━━━ Provided data ━━━

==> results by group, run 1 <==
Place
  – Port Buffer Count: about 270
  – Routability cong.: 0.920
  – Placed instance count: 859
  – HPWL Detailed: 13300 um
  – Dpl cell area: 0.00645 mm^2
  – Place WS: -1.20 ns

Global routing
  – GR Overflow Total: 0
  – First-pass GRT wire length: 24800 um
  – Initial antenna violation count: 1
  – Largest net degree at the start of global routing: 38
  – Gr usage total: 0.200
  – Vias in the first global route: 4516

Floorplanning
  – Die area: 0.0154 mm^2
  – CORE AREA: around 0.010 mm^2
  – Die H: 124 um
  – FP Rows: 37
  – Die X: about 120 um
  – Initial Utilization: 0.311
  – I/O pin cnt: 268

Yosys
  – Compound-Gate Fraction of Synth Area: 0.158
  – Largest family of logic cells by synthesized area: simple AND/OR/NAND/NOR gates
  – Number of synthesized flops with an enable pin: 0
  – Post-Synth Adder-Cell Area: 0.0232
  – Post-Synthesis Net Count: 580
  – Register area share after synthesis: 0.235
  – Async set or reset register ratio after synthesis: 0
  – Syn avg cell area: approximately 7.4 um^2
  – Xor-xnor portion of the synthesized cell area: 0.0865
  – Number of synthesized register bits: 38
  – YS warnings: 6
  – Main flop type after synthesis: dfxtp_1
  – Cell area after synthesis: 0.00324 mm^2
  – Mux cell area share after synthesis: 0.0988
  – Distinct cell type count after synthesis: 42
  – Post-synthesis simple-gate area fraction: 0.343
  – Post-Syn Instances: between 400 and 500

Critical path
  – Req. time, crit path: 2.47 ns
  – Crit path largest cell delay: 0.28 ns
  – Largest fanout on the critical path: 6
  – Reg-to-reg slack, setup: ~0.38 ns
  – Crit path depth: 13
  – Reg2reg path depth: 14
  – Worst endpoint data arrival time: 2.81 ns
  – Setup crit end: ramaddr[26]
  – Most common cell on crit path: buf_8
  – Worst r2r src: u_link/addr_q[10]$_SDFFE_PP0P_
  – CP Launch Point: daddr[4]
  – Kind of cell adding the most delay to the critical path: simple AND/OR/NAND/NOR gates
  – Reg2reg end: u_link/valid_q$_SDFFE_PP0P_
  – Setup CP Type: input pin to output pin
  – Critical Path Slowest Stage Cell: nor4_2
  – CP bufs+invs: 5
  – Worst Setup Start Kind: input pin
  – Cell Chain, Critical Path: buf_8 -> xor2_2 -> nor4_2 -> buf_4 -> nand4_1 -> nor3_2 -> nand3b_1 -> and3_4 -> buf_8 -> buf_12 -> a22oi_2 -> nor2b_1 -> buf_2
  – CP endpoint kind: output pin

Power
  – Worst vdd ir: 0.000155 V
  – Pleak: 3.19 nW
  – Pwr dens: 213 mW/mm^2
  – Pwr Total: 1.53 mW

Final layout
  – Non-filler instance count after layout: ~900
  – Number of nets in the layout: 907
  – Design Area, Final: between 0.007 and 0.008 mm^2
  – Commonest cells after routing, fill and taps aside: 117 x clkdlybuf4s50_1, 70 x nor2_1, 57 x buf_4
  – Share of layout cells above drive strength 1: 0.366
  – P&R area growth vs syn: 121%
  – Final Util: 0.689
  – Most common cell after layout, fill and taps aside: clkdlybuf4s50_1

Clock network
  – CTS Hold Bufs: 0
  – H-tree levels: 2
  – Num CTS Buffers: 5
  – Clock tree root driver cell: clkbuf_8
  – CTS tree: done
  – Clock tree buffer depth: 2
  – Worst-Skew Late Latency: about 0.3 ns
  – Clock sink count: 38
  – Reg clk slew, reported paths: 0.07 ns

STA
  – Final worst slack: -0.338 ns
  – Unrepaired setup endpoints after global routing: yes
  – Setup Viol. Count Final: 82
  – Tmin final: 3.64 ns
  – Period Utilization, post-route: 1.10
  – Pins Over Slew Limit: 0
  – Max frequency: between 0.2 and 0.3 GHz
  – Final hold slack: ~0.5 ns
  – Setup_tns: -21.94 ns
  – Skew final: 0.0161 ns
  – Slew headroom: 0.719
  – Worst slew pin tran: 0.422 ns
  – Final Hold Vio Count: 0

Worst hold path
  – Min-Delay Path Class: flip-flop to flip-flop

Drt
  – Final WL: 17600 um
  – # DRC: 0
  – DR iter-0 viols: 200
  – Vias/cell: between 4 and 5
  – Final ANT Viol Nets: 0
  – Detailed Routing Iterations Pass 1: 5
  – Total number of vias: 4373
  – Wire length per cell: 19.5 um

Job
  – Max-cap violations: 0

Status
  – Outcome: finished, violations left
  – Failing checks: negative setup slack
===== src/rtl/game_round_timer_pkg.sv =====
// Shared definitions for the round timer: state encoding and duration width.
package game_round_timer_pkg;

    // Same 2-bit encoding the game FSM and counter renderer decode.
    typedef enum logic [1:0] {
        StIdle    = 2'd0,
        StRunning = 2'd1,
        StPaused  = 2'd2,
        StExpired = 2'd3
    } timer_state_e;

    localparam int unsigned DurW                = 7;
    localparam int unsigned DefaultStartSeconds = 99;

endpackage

━━━
━━━ Provided data ━━━

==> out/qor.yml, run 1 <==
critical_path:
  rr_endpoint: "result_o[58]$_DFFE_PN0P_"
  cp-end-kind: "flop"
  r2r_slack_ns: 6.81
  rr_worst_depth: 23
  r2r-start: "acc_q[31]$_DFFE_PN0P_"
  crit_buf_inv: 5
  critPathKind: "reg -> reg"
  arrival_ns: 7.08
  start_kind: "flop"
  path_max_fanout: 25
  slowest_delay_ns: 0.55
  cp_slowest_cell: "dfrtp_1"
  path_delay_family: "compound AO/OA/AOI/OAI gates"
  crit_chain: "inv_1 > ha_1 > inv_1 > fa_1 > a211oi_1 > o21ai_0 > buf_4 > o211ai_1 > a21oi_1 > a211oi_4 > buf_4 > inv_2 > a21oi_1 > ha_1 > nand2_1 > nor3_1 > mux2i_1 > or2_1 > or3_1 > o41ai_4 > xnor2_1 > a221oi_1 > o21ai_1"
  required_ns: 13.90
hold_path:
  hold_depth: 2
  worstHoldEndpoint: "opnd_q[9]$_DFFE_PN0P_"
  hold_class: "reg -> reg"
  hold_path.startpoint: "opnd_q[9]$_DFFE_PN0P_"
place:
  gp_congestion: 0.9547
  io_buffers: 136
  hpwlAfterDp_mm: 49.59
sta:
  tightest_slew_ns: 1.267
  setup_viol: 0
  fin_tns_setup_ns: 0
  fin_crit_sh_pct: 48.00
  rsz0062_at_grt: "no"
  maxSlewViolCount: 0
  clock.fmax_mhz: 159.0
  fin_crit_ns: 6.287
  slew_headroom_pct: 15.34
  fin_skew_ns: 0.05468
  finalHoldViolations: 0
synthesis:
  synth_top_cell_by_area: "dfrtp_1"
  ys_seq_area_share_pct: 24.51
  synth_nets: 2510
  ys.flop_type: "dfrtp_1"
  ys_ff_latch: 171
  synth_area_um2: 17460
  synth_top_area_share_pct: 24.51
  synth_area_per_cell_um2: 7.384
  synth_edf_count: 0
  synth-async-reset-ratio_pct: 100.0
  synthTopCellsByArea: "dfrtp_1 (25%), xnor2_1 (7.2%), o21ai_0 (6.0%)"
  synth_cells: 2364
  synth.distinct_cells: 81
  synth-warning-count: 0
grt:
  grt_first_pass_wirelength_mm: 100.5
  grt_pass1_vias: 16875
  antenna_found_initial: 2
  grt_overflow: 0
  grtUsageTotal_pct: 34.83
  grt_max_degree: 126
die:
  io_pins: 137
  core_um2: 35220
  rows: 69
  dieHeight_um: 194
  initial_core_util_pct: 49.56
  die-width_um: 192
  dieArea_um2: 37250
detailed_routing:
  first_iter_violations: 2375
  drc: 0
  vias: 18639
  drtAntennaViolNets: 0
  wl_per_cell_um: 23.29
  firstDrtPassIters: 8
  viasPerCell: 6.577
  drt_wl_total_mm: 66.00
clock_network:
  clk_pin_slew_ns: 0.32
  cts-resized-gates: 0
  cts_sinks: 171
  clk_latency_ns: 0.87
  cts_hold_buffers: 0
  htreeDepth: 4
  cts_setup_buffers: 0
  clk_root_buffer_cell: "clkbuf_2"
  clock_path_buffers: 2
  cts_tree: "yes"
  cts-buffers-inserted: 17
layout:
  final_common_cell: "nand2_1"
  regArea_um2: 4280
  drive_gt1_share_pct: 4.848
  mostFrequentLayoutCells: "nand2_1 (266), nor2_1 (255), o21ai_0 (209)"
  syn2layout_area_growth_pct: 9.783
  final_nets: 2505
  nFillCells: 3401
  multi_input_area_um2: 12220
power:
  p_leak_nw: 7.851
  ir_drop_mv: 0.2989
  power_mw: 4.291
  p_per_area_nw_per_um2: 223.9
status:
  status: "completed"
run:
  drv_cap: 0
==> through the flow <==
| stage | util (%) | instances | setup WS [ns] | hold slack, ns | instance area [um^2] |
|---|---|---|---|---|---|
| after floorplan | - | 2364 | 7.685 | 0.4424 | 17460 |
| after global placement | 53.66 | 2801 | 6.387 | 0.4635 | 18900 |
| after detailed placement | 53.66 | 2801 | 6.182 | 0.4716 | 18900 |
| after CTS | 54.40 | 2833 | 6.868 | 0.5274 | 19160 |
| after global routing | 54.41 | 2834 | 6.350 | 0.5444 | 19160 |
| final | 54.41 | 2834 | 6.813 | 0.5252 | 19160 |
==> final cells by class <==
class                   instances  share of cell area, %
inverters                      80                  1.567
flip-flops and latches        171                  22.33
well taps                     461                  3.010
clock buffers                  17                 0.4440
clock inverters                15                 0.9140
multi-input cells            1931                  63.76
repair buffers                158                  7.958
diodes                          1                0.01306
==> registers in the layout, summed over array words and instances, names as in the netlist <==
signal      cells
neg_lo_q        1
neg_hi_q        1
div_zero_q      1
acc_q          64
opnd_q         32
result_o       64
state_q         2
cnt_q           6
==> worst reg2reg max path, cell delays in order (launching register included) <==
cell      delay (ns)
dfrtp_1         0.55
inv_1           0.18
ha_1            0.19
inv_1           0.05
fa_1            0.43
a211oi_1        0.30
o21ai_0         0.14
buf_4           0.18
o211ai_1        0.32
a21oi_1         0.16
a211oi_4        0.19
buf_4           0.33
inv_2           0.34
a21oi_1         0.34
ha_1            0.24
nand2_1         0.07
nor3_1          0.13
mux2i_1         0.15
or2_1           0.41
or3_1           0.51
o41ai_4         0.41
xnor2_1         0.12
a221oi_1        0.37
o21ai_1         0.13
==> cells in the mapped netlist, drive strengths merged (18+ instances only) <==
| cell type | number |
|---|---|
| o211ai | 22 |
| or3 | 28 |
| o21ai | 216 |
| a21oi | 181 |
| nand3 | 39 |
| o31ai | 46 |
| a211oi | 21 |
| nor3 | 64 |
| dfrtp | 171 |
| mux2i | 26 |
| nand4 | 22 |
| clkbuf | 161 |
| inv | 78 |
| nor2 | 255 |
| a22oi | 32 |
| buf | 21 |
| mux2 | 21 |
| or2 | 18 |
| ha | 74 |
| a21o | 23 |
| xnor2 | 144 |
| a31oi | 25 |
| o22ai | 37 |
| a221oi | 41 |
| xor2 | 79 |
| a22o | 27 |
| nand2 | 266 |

━━━

Above are the entries. Copy exactly the part that opens with the line containing "by group, run" and closes with the line containing "global routing: 38", and no more.

*Task output:*
==> results by group, run 1 <==
Place
  – Port Buffer Count: about 270
  – Routability cong.: 0.920
  – Placed instance count: 859
  – HPWL Detailed: 13300 um
  – Dpl cell area: 0.00645 mm^2
  – Place WS: -1.20 ns

Global routing
  – GR Overflow Total: 0
  – First-pass GRT wire length: 24800 um
  – Initial antenna violation count: 1
  – Largest net degree at the start of global routing: 38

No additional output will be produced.